Any of these issues sound familiar? Feeling stuck in a relationship that has turned sour can be deeply painful. A large part of that pain is not knowing what has gone so wrong or if there is any way back.

One of the major problems in relationship conflict is the loss of self. Behaviours we don’t recognise can surface, in us and in our partner, and these behaviours are what fuel the conflict or the withdrawal that can leave a relationship in a very low place.

The good news is, finding your way back is perfectly possible and not only can the relationship survive, but it can deepen into something better than ever before. If relationship counselling is something you are considering, it might be helpful for you to understand a little of the process.


The initial stages

A process of discovery

There is a process of discovery where the therapist observes the interplay between the couple, reflecting those observations back and enquiring what is going on for each of the couple when they become stuck in these places.
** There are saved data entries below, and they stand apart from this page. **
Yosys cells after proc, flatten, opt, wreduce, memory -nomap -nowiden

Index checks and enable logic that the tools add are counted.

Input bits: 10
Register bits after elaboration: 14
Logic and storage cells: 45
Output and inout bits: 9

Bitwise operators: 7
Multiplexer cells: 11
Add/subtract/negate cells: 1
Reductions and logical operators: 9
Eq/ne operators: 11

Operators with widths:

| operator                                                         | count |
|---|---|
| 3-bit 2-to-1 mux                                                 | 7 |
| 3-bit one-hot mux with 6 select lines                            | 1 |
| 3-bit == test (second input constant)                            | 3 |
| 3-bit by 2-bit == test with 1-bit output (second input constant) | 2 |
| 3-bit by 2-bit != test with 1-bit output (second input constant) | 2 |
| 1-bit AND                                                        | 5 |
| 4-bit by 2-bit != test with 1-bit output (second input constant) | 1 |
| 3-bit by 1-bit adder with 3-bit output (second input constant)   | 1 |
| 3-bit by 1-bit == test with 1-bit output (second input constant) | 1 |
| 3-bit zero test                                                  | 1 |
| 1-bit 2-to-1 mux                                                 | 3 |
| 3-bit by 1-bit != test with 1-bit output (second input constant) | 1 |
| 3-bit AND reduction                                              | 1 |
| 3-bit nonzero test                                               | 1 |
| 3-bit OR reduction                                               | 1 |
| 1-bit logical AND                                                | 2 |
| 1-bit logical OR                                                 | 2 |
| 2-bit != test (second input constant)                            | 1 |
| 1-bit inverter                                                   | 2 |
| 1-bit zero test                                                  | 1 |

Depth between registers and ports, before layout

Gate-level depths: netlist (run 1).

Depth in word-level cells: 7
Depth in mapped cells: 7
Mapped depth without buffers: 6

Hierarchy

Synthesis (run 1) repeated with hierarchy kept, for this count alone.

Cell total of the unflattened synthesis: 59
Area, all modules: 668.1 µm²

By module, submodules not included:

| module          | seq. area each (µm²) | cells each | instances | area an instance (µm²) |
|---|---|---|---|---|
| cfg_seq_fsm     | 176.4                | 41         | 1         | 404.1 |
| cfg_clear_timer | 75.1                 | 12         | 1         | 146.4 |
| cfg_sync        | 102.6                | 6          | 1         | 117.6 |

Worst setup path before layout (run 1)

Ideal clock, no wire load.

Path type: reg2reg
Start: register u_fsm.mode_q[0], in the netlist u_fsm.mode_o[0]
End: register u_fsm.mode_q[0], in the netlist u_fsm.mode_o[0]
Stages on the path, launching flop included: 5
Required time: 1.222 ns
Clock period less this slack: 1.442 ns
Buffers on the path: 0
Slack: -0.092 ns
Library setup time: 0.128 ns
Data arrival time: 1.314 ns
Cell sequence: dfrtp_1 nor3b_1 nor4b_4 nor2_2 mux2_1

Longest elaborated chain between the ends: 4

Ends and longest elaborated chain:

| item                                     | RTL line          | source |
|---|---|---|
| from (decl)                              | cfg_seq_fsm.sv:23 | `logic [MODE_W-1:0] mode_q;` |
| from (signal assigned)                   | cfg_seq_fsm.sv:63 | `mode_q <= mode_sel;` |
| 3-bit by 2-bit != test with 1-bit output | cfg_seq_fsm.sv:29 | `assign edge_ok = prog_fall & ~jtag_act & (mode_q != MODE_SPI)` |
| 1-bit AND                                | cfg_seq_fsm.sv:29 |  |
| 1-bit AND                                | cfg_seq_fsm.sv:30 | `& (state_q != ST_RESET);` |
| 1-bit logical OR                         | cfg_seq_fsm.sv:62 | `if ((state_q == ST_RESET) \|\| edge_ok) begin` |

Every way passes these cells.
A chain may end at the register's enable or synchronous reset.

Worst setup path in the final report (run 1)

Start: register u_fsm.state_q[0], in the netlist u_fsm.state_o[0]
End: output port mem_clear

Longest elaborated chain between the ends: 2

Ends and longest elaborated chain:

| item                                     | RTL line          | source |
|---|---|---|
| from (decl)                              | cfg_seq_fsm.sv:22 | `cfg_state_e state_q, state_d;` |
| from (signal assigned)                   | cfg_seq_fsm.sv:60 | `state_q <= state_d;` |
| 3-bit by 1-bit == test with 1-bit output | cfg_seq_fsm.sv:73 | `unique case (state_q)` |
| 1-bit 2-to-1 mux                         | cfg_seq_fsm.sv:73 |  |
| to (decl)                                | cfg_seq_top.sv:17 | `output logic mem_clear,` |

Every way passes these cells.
Patterns are identified and bought into conscious awareness, a crucial place to begin understanding what is going wrong. These patterns can be indicators of our past relationships, old wounds and our attachment style.
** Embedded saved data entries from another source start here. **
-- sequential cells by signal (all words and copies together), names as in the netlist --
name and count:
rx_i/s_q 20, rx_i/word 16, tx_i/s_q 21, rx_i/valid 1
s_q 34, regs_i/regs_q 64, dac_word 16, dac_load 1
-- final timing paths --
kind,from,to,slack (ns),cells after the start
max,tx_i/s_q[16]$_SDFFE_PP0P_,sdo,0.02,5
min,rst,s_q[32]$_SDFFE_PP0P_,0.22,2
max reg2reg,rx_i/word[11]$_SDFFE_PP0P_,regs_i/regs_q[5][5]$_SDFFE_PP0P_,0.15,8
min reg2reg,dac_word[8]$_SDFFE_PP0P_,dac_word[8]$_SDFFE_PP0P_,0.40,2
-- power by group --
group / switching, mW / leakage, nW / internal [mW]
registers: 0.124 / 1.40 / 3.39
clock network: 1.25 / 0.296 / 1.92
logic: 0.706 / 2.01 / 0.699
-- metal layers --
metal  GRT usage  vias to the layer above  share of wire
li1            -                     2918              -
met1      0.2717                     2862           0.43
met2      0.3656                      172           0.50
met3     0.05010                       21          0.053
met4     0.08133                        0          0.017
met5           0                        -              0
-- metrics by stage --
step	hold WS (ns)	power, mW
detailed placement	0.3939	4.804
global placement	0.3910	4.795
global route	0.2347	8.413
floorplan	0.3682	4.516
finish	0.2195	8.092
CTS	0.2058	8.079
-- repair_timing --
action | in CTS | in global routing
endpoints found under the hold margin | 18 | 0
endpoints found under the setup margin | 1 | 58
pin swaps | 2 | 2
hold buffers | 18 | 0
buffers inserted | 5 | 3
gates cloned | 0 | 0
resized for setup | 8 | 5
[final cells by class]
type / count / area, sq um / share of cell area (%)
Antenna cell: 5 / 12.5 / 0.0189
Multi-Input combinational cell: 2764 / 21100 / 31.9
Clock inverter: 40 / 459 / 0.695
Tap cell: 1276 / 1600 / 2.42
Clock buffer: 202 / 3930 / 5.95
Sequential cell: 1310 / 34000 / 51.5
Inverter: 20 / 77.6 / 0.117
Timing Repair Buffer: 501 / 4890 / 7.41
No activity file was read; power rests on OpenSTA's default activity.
Our attachment style is born in our early years of life, depending on the way our caregivers responded to our needs. Parents are not always able to meet their child’s needs for a variety of reasons from poor physical health, poor mental health, living with the strain of poverty, a lack of good role models in their formative years or an unhealthy relationship with their own partner. If a parent or caregiver is unable to meet their child’s needs – and all parents, in their humanness, miss the mark sometimes, then we can form a way of attaching that continues to play out in our adult relationships.
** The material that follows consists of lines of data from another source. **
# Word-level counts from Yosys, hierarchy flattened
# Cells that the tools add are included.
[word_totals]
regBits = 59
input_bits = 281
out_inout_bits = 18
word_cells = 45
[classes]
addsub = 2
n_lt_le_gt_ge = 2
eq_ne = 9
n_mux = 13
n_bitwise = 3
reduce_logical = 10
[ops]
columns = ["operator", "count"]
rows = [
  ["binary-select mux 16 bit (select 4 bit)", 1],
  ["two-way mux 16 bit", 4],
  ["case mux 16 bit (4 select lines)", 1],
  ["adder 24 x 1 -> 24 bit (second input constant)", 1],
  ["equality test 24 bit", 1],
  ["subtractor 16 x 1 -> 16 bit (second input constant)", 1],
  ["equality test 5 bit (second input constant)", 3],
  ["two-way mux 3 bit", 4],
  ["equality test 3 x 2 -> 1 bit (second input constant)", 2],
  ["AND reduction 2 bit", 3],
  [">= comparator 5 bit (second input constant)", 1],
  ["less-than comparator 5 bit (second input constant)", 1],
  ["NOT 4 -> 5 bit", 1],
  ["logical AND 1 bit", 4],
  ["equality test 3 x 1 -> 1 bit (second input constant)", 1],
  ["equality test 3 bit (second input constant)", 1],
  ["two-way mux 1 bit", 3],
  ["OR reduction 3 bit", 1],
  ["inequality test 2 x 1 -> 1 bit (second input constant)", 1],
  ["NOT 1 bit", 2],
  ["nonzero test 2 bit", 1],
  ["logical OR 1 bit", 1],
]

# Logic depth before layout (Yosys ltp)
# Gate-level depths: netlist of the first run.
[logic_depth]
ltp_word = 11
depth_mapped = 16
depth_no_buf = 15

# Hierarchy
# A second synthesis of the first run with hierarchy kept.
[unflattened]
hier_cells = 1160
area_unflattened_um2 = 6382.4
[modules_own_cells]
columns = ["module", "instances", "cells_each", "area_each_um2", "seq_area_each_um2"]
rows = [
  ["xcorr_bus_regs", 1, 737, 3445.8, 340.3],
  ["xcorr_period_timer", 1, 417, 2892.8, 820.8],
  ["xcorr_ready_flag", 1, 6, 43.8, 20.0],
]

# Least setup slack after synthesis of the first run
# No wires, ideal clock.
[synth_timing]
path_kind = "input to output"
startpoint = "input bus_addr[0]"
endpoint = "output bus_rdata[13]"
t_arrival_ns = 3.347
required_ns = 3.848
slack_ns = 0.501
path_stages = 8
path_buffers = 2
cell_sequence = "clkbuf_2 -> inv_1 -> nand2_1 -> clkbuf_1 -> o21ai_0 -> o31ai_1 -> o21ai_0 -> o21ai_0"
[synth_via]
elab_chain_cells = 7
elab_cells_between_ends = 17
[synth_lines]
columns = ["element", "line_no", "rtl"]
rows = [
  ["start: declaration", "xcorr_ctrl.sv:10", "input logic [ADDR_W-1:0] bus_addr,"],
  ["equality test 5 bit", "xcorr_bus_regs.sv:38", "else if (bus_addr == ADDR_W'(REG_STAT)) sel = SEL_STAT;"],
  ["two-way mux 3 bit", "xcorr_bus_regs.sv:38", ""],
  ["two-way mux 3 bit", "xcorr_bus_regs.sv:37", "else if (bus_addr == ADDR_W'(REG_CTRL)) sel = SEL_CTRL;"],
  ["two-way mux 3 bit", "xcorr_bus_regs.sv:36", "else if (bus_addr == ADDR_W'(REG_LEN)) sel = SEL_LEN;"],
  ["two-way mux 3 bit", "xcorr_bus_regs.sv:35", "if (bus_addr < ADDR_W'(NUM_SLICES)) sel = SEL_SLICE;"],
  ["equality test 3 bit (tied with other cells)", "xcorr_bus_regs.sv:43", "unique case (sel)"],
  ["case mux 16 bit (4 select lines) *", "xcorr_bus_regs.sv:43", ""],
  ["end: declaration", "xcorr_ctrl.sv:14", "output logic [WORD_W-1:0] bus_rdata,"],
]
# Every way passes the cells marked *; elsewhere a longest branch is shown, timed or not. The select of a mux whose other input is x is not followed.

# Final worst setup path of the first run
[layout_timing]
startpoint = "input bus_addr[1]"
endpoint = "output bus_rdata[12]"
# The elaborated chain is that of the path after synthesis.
An anxious attachment style, or fear of abandonment, can create a need for constant reassurance and connection, while an avoidant attachment style is demonstrated with a pulling away, a fear of the vulnerability and closeness that intimate relationships require.

Anxious for closeness and reassurance, one partner makes bids for intimacy and connection but is met with the withdrawal of their partner, further deepening feelings of rejection. This anxious way of connecting can further entrench the avoidant Partner’s need to run from intimacy. It’s not hard to see how these opposing needs clash, each triggering the other’s instinct to seek safety.

Raising awareness of how we attach, identifying our wounded parts and working together in understanding and compassion is the first step in both individual and relational growth.

Identifying each individual's beliefs about relationships

What messages were received in childhood about how relationships work? That anger and conflict is normal and unavoidable? Conflict is frightening and must be avoided at all costs? Partners cannot be trusted not to cheat? Relationships don’t last? I am not lovable?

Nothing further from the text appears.